2025年12月7日、茨城県つくば市。 最低気温が氷点下に迫る冬の澄んだ空気の中、筑波大学 制御ロボティクス研究室(伊達研究室)のチームリーダー、外山 淳也さんは、ゴール地点で安堵とも歓喜ともつかない深い溜息をついた。彼が率いる「チームケルベロス(Team Kerberos)」の自律移動ロボットが、つくば市内の遊歩道などの市街地約2.5kmを走り抜け、ミッションをクリアして戻ってきた瞬間だった。
「つくばチャレンジ2025※1」には、全国から99台のロボットがエントリーした。しかし、街なかのリアルな環境は容赦がない。ある機体は風に揺れる草に阻まれ、ある機体は冬の低い太陽による逆光でカメラ画像が白飛びし、リタイアしていった。 結果、完走できたのはわずか7チーム。さらに、信号認識や配送といった高難易度の選択課題まで含めてクリアする「課題達成」を成し遂げたのは、チームケルベロスただ一つだった。
※1 つくばチャレンジ:大学研究室、研究機関、企業、個人、学生・社会人サークルなどから毎年50以上のチームが参加。2007年から実施されている本チャレンジでは、さまざまな研究者が自律移動ロボットを市街地で走行させる技術実験を行う。結果と経験を共有することで技術レベルをあげることを目的としているため、順位付けなどを行わないのが特長。

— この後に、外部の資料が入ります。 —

Background: an optimization exercise with open tools, aiming at small area. Do not read the settings as production practice. The RTL was checked by simulation tests, not by an equivalence proof against the original design. Power figures rest on the tool's default switching activity, not on a simulated workload.

north:
Design GraphicDriver, start of the top module:
module GraphicDriver(clk, reset, VGA_HS, VGA_VS, VGA_R, VGA_G, VGA_B, VGA_SYNC_N, VGA_BLANK_N, KEY, enable, getAttack, blood1, blood2, magic, life, command);
clock: 8.0 ns
lec_check: 0
abc_area: 1
cap_margin: 20
core_margin: 2
core_utilization: 50
gpl_timing_driven: 0
setup_slack_margin: 0.3
slew_margin: 20
standard.sh (not shown) runs the stock make flow with config.mk's settings and CLKGATE_MAP_FILE= SYNTH_SCRIPT=/design/flow/synth_recipe.tcl, a recipe that flattens the netlist after the stock synthesis.
==> flow/flow/run.sh <==
#!/bin/bash
# Own layout flow: the standard synthesis, then the combinational logic of its
# netlist is re-mapped for area (flip-flop cells and their names are kept),
# then the standard ORFS flow from floorplan on, with 1x port buffers.
# Every tool's output goes to a log file of its own in this folder.
set -euo pipefail
W=$PWD
R=$W/orfs/results/sky130hd/GraphicDriver/base
LIB=$FLOW_HOME/platforms/sky130hd/lib/sky130_fd_sc_hd__tt_025C_1v80.lib

# 1. standard synthesis
bash standard.sh synth > $W/log_1_standard_synth.log 2>&1
cp $R/1_2_yosys.v $W/std_1_2_yosys.v

# 2. re-map the combinational logic for area
DU=$(sed -n '/DONT_USE_CELLS += /,/^#/p' $FLOW_HOME/platforms/sky130hd/config.mk | grep -o 'sky130_fd_sc_hd__[a-z0-9_]*' | sed 's/^/-dont_use /' | tr '\n' ' ')
cp $W/flow/remap.abc $W/remap.abc
cat > $W/remap.ys <<EOS
read_liberty -ignore_miss_func $LIB
read_verilog $W/std_1_2_yosys.v
hierarchy -top GraphicDriver
setattr -mod -set keep_hierarchy 1 sky130_fd_sc_hd__dfxtp_1
flatten
opt_clean -purge
abc -D 8000 -script $W/remap.abc -liberty $LIB $DU
opt_clean -purge
hilomap -singleton -hicell sky130_fd_sc_hd__conb_1 HI -locell sky130_fd_sc_hd__conb_1 LO
insbuf -buf sky130_fd_sc_hd__buf_4 A X
opt_clean -purge
select GraphicDriver
write_verilog -noattr -noexpr -selected $W/remapped.v
EOS
yosys -s $W/remap.ys > $W/log_2_remap.log 2>&1
cp $W/remapped.v $R/1_2_yosys.v
rm -f $R/1_synth.odb $R/1_synth.sdc
bash standard.sh synth > $W/log_3_synth_odb.log 2>&1

# 3. floorplan to final layout
bash standard.sh BUFFER_PORTS_ARGS="-buffer_cell sky130_fd_sc_hd__buf_1" finish > $W/log_4_finish.log 2>&1
==> flow/flow/remap.abc <==
strash; balance; dch -f; map -D 5500; topo; buffer -c; upsize -c; dnsize -c
--- input diff north..south ---
- SETUP_SLACK_MARGIN: 0.3 -> 0.2
==> flow/flow/remap.abc <==
strash; balance; dch -f; map -D 4500; topo; buffer -c; upsize -c; dnsize -c
Findings:
Diff north -> south | post-cts sizing count | decrease of 1
The worst setup slack number comes out lower for north vs south.
Core utilization: south lower than north
south: total chip power about 6.4% below north
Compared with north, in south number of standard cells in the final layout excluding fillers went down; summed instance area of the synthesized netlist closely matched the old numbers; met3 layer wire length in the routed design saw an increase; synthesis-to-layout area growth fell by 2.4 points.

GraphicDriver, a different RTL version from the one above (not shown whole).
Size in the first run: ~1700 cells after synthesis, roughly 86 I/O pins, roughly 0.010 sq mm of cells after synthesis.
// GraphicDriver
module GraphicDriver(clk, reset, VGA_HS, VGA_VS, VGA_R, VGA_G, VGA_B, VGA_SYNC_N, VGA_BLANK_N, KEY, enable, getAttack, blood1, blood2, magic, life, command);
Settings: LEC_CHECK=0, ABC_AREA=1, CAP_MARGIN=20, CORE_MARGIN=2, CORE_UTILIZATION=50, GPL_TIMING_DRIVEN=0, SETUP_SLACK_MARGIN=0.2, SLEW_MARGIN=20; clock period 8.0 ns.
==> flow/flow/remap.abc <==
strash; balance; dch -f; map -D 4500 -a; topo; buffer -c; upsize -c; dnsize -c
Scripts as last shown in full above: flow/flow/run.sh
Then changed:
==> flow/flow/remap.abc (replaced) <==
strash; balance; dch -f; map -D 4500; topo; buffer -c; upsize -c; dnsize -c
CORE_UTILIZATION = 55   (was 50)
SETUP_SLACK_MARGIN = 0.05   (was 0.2)
Effect: The new run produced a clean layout; final area is about the same; cell count falls by about 2.3%; global-route usage rises by 5.6 points; routed wire length rises by about 4%; sequential power hardly moves; sequential cell count does not change; total power went up by 5.2%; synthesized area increases by about 0.7%; clock skew came out higher by 0.0035 ns.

「つくば市長賞」を獲得したチームケルベロスの自律走行ロボット
この圧倒的な成果の裏には、「2025年というAI技術の特異点」に翻弄されながらも、新しい開発手法を模索し続けた学生と、異分野から飛び込んだパーソルクロステクノロジーのエンジニアの泥臭い共闘があった。
なぜ、最先端のロボットが「ただの雑草」で止まるのか
そもそも「つくばチャレンジ」とは何か。それは実験用に整備された環境ではなく、自転車が走り、草木が生い茂り、子どもたちが飛び出す「日常の街なか(リアルワールド)」にロボットを放つ実証実験だ。 ここでロボットたちは、これまで「人間なら無意識にできる判断」ができず、立ち往生することになる。
つくばチャレンジ走行の様子。写真は2024年に参加したもの
制御ロボティクス研究室所属、チームリーダーの外山さんは、前年の本走行で味わった「ある敗北」を詳細に語ってくれた。「昨年、僕たちのロボットは完走できる能力があったのに、『真面目すぎて』リタイアしました。狭い路地で、前を走っていた他チームのロボットが故障で止まっていたんです。人間なら『あ、故障かな?』と察して避けますよね。でも、僕らのロボットは『停止車両の後ろでは安全のため待機する』というプログラムされたルールを律儀に守り、3分間ひたすら待ち続けました。その結果、ルール上のタイムオーバーで共倒れ(スタック)しました」
ルールをコードで記述する従来の手法(If-Thenルール)では、現場の「空気」が読めない。 それだけではない。ロボットの目(LiDARやカメラ)にとって、道端から少し飛び出した「柔らかい雑草」と、ぶつかればロボット自身が壊れてしまう「硬いコンクリートブロック」との区別がつかず、ただの草の前で「壁がある!」と誤認して停止してしまう。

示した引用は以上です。